Configuration - Bootstrap Agent Executable
Primarily handles the bootstrapping of the process and the configuration of the JVM which is monitoring and controlling the flow process. This will receive configuration changes and affect the associated flow process to provide these updates.
- ConfigurationChangeListener - Provides the handling of updates to the agent from an external source
- In the simplest case, this would be evaluating changes to a configuration file
Configuration - Processing Flow
- Design and Deploy driven where the associated flow is provided via the bootstrap process
The FlowFile format has been the core serialization format of NiFi and provides structure that allow for ease of files traversing a given flow and exploit pass by reference semantics in routing operations. Of interest is the handling of information with the core FlowFile format as metadata is transmitted from the agent to a receiving node/system. This may be out of band or as an augmentation to the FlowFIle format.

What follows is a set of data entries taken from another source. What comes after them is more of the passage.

==> config.mk <==
export PLATFORM = sky130hd
export DESIGN_NAME = mem_arbiter
export DESIGN_NICKNAME = d
export VERILOG_FILES = /design/src/rtl/mem_arbiter_pkg.sv /design/src/rtl/mem_arbiter_arb_pick.sv /design/src/rtl/mem_arbiter.sv
export SDC_FILE = /design/constraint.sdc
export NUM_CORES = 1
export LEC_CHECK = 0
export ABC_AREA = 1
export BUFFER_PORTS_ARGS = -buffer_cell sky130_fd_sc_hd__buf_2
export CAP_MARGIN = 20
export CORE_AREA = 2 2 287 289
export DETAILED_ROUTE_END_ITERATION = 10
export DIE_AREA = 0 0 289 291
export GPL_TIMING_DRIVEN = 1
export PLACE_DENSITY = 0.3
export SLEW_MARGIN = 20
export SYNTH_ARGS = -nofsm -noshare
export SYNTH_HDL_FRONTEND = slang
export SYNTH_SLANG_ARGS = --single-unit
==> constraint.sdc <==
create_clock -name clk -period 3.5 [get_ports clk]
set_clock_uncertainty 0.1 [all_clocks]
set_input_delay 0.7 -clock clk [delete_from_list [all_inputs] [get_ports clk]]
set_output_delay 0.7 -clock clk [all_outputs]
set_load 0.01 [all_outputs]
==> src/rtl/mem_arbiter_pkg.sv <==
// mem_arbiter_pkg: state encoding, grant encoding and default widths for the memory-port arbiter.
package mem_arbiter_pkg;

    localparam int ARB_ADDR_W = 28;
    localparam int ARB_LINE_W = 128;

    typedef enum logic [1:0] {
        ARB_IDLE   = 2'd0,
        ARB_I_BUSY = 2'd1,
        ARB_D_BUSY = 2'd2
    } arb_state_e;

    typedef enum logic {
        GNT_I = 1'b0,
        GNT_D = 1'b1
    } arb_grant_e;

endpackage

==> src/rtl/mem_arbiter_arb_pick.sv <==
// arb_pick: combinational winner select between I- and D-cache requests.
module arb_pick
    import mem_arbiter_pkg::*;
(
    input  logic       i_req,
    input  logic       d_req,
    input  arb_grant_e last_grant,
    output logic       gnt_i,
    output logic       gnt_d
);

    // On conflict the cache not granted last wins.
    assign gnt_d = d_req & (~i_req | (last_grant == GNT_I));
    assign gnt_i = i_req & ~gnt_d;

endmodule

==> src/rtl/mem_arbiter.sv <==
// mem_arbiter: shares one 128-bit memory port between I-cache and D-cache, one transaction in flight.
// ARB_ROUND_ROBIN_EN selects round-robin arbitration; otherwise the D-cache has fixed priority.
module mem_arbiter
    import mem_arbiter_pkg::*;
#(
    parameter int ADDR_W = ARB_ADDR_W,
    parameter int LINE_W = ARB_LINE_W
)(
    input  logic              clk,
    input  logic              proc_reset,
    input  logic              i_read,
    input  logic [ADDR_W-1:0] i_addr,
    output logic [LINE_W-1:0] i_rdata,
    output logic              i_ready,
    input  logic              d_read,
    input  logic              d_write,
    input  logic [ADDR_W-1:0] d_addr,
    input  logic [LINE_W-1:0] d_wdata,
    output logic [LINE_W-1:0] d_rdata,
    output logic              d_ready,
    output logic              mem_read,
    output logic              mem_write,
    output logic [ADDR_W-1:0] mem_addr,
    output logic [LINE_W-1:0] mem_wdata,
    input  logic [LINE_W-1:0] mem_rdata,
    input  logic              mem_ready
);

    arb_state_e        state_q, state_d;
    logic              mem_read_q, mem_read_d;
    logic              mem_write_q, mem_write_d;
    logic [ADDR_W-1:0] mem_addr_q, mem_addr_d;
    logic [LINE_W-1:0] mem_wdata_q, mem_wdata_d;
    logic              gnt_i, gnt_d;
    logic              idle;
    arb_grant_e        last_grant;

    assign idle = (state_q == ARB_IDLE);

`ifdef ARB_ROUND_ROBIN_EN
    arb_grant_e last_grant_q;

    always_ff @(posedge clk) begin
        if (proc_reset)
            last_grant_q <= GNT_D;
        else if (idle && (gnt_i || gnt_d))
            last_grant_q <= gnt_d ? GNT_D : GNT_I;
    end

    assign last_grant = last_grant_q;
`else
    // Pretending I was granted last makes the picker always favour D.
    assign last_grant = GNT_I;
`endif

    arb_pick u_pick (
        .i_req      (i_read),
        .d_req      (d_read | d_write),
        .last_grant (last_grant),
        .gnt_i      (gnt_i),
        .gnt_d      (gnt_d)
    );

    always_comb begin
        state_d     = state_q;
        mem_read_d  = mem_read_q;
        mem_write_d = mem_write_q;
        mem_addr_d  = mem_addr_q;
        mem_wdata_d = mem_wdata_q;
        if (idle) begin
            if (gnt_i || gnt_d) begin
                state_d     = gnt_d ? ARB_D_BUSY : ARB_I_BUSY;
                mem_addr_d  = gnt_d ? d_addr : i_addr;
                mem_wdata_d = gnt_d ? d_wdata : '0;
                // An illegal read+write request is served as a write.
                mem_write_d = gnt_d & d_write;
                mem_read_d  = gnt_i | (gnt_d & ~d_write);
            end
        end else if (mem_ready) begin
            state_d     = ARB_IDLE;
            mem_read_d  = 1'b0;
            mem_write_d = 1'b0;
        end
    end

    always_ff @(posedge clk) begin
        if (proc_reset) begin
            state_q     <= ARB_IDLE;
            mem_read_q  <= 1'b0;
            mem_write_q <= 1'b0;
            mem_addr_q  <= '0;
            mem_wdata_q <= '0;
        end else begin
            state_q     <= state_d;
            mem_read_q  <= mem_read_d;
            mem_write_q <= mem_write_d;
            mem_addr_q  <= mem_addr_d;
            mem_wdata_q <= mem_wdata_d;
        end
    end

    assign mem_read  = mem_read_q;
    assign mem_write = mem_write_q;
    assign mem_addr  = mem_addr_q;
    assign mem_wdata = mem_wdata_q;

    assign i_ready = (state_q == ARB_I_BUSY) & mem_ready;
    assign d_ready = (state_q == ARB_D_BUSY) & mem_ready;
    assign i_rdata = i_ready ? mem_rdata : '0;
    assign d_rdata = d_ready ? mem_rdata : '0;

endmodule

**Word level (Yosys, flattened, before mapping)**

Index checks and enable logic that the tools add are counted.

- Flip-flop bits (word level): 160
- Output and inout bits: 416
- Latch bits: 0
- Input bits: 318
- Bits in read-only memories: 0
- Bits in writable memories: 0
- Memories: 0
- Logic and storage cells: 35

- Eq/ne operators: 3
- Bitwise logic cells: 9
- Add/subtract/negate cells: 0
- Magnitude comparators: 0
- $mul: 0
- Shifts and indexed selects: 0
- Mux-type cells: 13
- Reduce and logical (&&, ||, !) cells: 5
- Divide/modulo/power cells: 0

Operators with widths:

| cell | count |
|---|---|
| 2-to-1 mux 128 bit | 3 |
| 2-to-1 mux 28 bit | 1 |
| 2-to-1 mux 2 bit | 4 |
| bitwise AND 1 bit | 5 |
| 2-to-1 mux 1 bit | 5 |
| AND reduction 2 bit | 2 |
| == test 2 x 1 -> 1 bit (second input constant) | 1 |
| == test 2 bit (second input constant) | 1 |
| zero test 2 bit | 1 |
| inequality test 2 x 1 -> 1 bit (second input constant) | 1 |
| NOT 1 bit | 2 |
| OR 1 bit | 2 |
| nonzero test 2 bit | 1 |
| logical OR 1 bit | 1 |

**Logic depth before layout (Yosys ltp)**

- Depth after elaboration: 6
- Mapped depth: 8
- Mapped depth without buffers: 7

**Hierarchy**

From an unflattened synthesis, not the netlist that was laid out.

- Cell total of the unflattened synthesis: 1217
- Area, all modules: 7621.1 um^2

Modules (own cells, without submodules):

| module | seq. area each (um^2) | area an instance (um^2) | instances | cells each |
|---|---|---|---|---|
| mem_arbiter | 3203.1 | 7593.5 | 1 | 1213 |
| arb_pick | 0.0 | 27.5 | 1 | 4 |

**Least setup slack after synthesis**

Ideal clock, no wire load.

- Path kind: input -> output
- Start point: input mem_ready
- End point: output d_rdata[102]
- Buffers on the path: 2
- Stages on the path: 6
- Slack: 1.142 ns
- Required time: 2.700 ns
- Data arrival time: 1.558 ns
- Cell sequence: inv_1 > nor3_2 > inv_1 > buf_2 > buf_2 > nor2_1

- Word-level cells in the longest chain between the ends: 2

RTL lines:

| element | line | text |
|---|---|---|
| start, declared | mem_arbiter.sv:26 | `input logic mem_ready` |
| bitwise AND 1 bit | mem_arbiter.sv:108 | `assign d_ready = (state_q == ARB_D_BUSY) & mem_ready;` |
| via d_ready | mem_arbiter.sv:20 | `output logic d_ready,` |
| 2-to-1 mux 128 bit | mem_arbiter.sv:110 | `assign d_rdata = d_ready ? mem_rdata : '0;` |
| end, declared | mem_arbiter.sv:19 | `output logic [LINE_W-1:0] d_rdata,` |

The timed path passes the listed nets, and every way through them passes these cells.

**Worst setup path in the final report**

- Start point: register state_q[1]
- End point: output d_rdata[96]

- Word-level cells in the longest chain between the ends: 3

RTL lines:

| element | line | text |
|---|---|---|
| start, declared | mem_arbiter.sv:29 | `arb_state_e state_q, state_d;` |
| start signal, assigned | mem_arbiter.sv:94 | `state_q <= state_d;` |
| == test 2 bit | mem_arbiter.sv:108 |  |
| bitwise AND 1 bit | mem_arbiter.sv:108 |  |
| 2-to-1 mux 128 bit | mem_arbiter.sv:110 |  |

Every way passes these cells.

==> run metrics <==
global-route wire length before repair 77100 um; Reg clk slew, reported paths 0.08 ns; post-synthesis cell count 1217; Num CTS Buffers 17; synthesized area per cell 6.37 um^2; DRT Pass-1 Iters 4; Vias/cell 3.39; unrepaired setup endpoints after global routing false; Fin. Hold Viols 0; Tcrit/Tclk final 81.0%; xor/xnor cell area share of the yosys netlist 0%; highest clock rate 353 MHz; vias 10.1k; CP max FO 61; # setup viols final 0; area grow syn2layout 67.0%; mux cell area share after synthesis 0%; leakage 0.00744 uW; GP Congestion 0.902; wire per inst 19.3 um; worst reg2reg startpoint state_q[1]; beginning of the worst hold path mem_wdata[89]; synthesized area 0.00776 mm^2; proportion of layout cells with a drive suffix above 1 42.3%; max cap viols 0; Worst Hold Class reg -> reg; Netlist cell types 15; status finished, final reports clean; placed instance count 2949; post-route minimum period 2.83 ns; Tot Pwr 5290 uW; Sum Neg Setup Slack 0 ns; total grt overflow 0; reg2reg path depth 6; DRC viols 0; Final Non-Filler Cells 2987; Slew Limit Headroom 53.3%; worst slew pin tran 0.700 ns; Initial Utilization 9.55%; CP Launch Type register; initial antenna violation count 33; TritonCTS clock tree yes; clk buf depth 2; max-slew violation count 0; clock latency on the worst-skew pair 0.46 ns; Layout Nets 2216; CTS Hold Bufs 0; GRT Overall Usage 13.1%; syn nets 1535; largest net degree at the start of global routing 98; adder-cell area share of the yosys netlist 0%; Die W 289 um; First DRT Iteration DRCs 486; WP data required 2.70 ns; largest family of logic cells by synthesized area simple AND/OR/NAND/NOR gates; end of the worst hold path mem_wdata[89]; post-place setup slack 0.712 ns; FF+latch count, synth 160; die area 0.0841 mm^2; Routed WL 57700 um; CTS HTree Levels 4; Core Area 0.0812 mm^2; CTS sink cnt 160; clock root cell clkbuf_16; worst path arrival time 2.03 ns; flop-to-flop setup slack 1.37 ns; Routed Antenna Nets 0; cts repair resizes 0; register area share after synthesis 41.3%; post-DP HPWL 48400 um; post-synthesis compound-gate area fraction 10.8%; Synth Area in Simple Gates 33.0%; yosys warns 0; PwrDens 409 mW/mm^2; row cnt 105; Setup WS post-layout 0.666 ns; vias in the first global route 9940; Ports 734; postcts setup bufs 0; critical path type reg -> out; peak supply drop 333 uV; die extent in y 291 um; IO buf count 733; RR Endpoint mem_wdata[87]; Crit. End Element output port; hold path depth 2
[critical path: stages (launching register included)]
cell     delay [ns]
dfxtp_1        0.43
inv_1          0.07
nor3_2         0.28
inv_4          0.23
buf_12         0.27
nor2_1         0.12
buf_2          0.14
[cells by family (layout without fill, tap and decap cells)]
group                  Yosys count  in the layout
AO/OA/AOI/OAI                  160            160
buffers and inverters          226            920
other                            0              6
flip-flops                     160            160
AND/OR/NAND/NOR                671            671
[area by class of cell]
type | instances | area (um^2)
diodes | 6 | 15.0
clock buffers | 18 | 439
clock inverters | 14 | 143
fillers | 9536 | 68200
inverters | 140 | 533
multi-input cells | 831 | 3410
flip-flops and latches | 160 | 3200
well taps | 1070 | 1340
repair buffers | 748 | 3870
[placed cells by master, fill, tap and decap left out]
master / n
a21oi_1: 150
a21oi_2: 10
buf_12: 7
buf_2: 732
buf_4: 8
buf_6: 1
bufinv_16: 1
clkbuf_16: 17
clkbuf_8: 1
clkinv_2: 2
clkinv_4: 1
clkinvlp_4: 3
dfxtp_1: 160
diode_2: 6
inv_1: 137
inv_4: 3
inv_6: 3
inv_8: 4
nand2_1: 397
nand2_2: 10
nand2_4: 1
nor2_1: 259
nor2_2: 2
nor3_2: 2
[layer usage]
metal,wire length [um],GRT usage (%),vias up
met3,4010,3.29,86
met2,31900,25.9,451
met5,41,0,-
met1,19800,12.6,4606
met4,1930,5.07,6
li1,-,-,4986
[how the worst max path moves through the flow]
stage,start,end,slack [ns],cells past startpoint
finish,state_q[1],d_rdata[96],0.67,6
global route,state_q[1],d_rdata[69],0.51,6
CTS,state_q[1],d_rdata[92],0.60,6
detailed placement,mem_ready,d_rdata[92],0.71,7
global placement,mem_ready,d_rdata[6],0.76,7
floorplan,mem_ready,d_rdata[102],1.14,6
[power breakdown]
group	total [uW]	switching (uW)	internal, uW	leakage (uW)
Clock	1930	910	1020	0.000281
Combinational	1310	840	468	0.00584
Sequential	2050	77.7	1980	0.00132
[per-stage QoR]
stage | hold WS [ns] | util, % | cell area, um^2
global placement | 0.346 | 15.2 | 12400
finish | 0.359 | 16.0 | 13000
floorplan | 0.384 | - | 7760
global route | 0.353 | 15.9 | 12900
CTS | 0.337 | 15.9 | 12900
detailed placement | 0.352 | 15.2 | 12400
[sequential cells by signal, indices dropped and copies added (netlist names)]
| name | count |
|---|---|
| mem_write | 1 |
| state_q | 2 |
| mem_read | 1 |
| mem_addr | 28 |
| mem_wdata | 128 |
[synthesized netlist by cell type]
cell type / n / area share, %
a21oi_1: 150 / 9.7
a21oi_2: 10 / 1.1
buf_2: 30 / 1.9
buf_4: 5 / 0.48
buf_6: 32 / 4.6
buf_8: 1 / 0.19
clkbuf_1: 18 / 0.87
dfxtp_1: 160 / 41
inv_1: 138 / 6.7
inv_2: 2 / 0.097
nand2_1: 398 / 19
nand2_2: 10 / 0.81
nor2_1: 260 / 13
nor2_2: 1 / 0.081
nor3_2: 2 / 0.26
Power figures use the tool's default switching activity.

Provides a means for introducing data into the system and currently maps data to existing processors in the system. Given the desire to make use of existing libraries and functionalities when developing the initial agent offering, focus will be provided to the core use cases, mapping to existing processors, this would be comprised of:
- Files (Tail, Get)
- Logs (Listed Syslog, UDP
Egress is viewed as high level terminology for getting data from an agent to an associated system. The complexity and needs for this functionality may vary across environments and may have complex networking schemes required
Communication and Protocols
For the existing proof of concept and for establishing an agent to make larger architectural decisions, the Java agent can make use of the existing Site to Site protocol and functionality to communicate with an endpoint system.
A lightweight process, capable of being constructed for acquiring information from a host system(s) and providing this information to another system for consumption. This process provides provenance, a directed graph of processing, and extensibility to map to various data formats, schemas, and protocols.
Functionality that a given agent is able to perform. In some contexts, this may be communicating with specific devices, handling a certain nature or complexity of data, compute power, or serving specific roles in the data ingress/egress process from generation to consumer
An aggregation of one or more capabilities that allows specific agents to carry out a given processing graph. For example, a high-level view of a "File Forwarder" class would require the capability to both interact with the file system to get files and additionally have one or more egress methods to return information to a desired consumer
A generic term for providing information from an agent to one or more consumers. In simplest form, this is a direct line through networking to send data to a desired target. In more complex environments, this may require an n-hop network relying on several other agents to relay the data throughout the network traversal.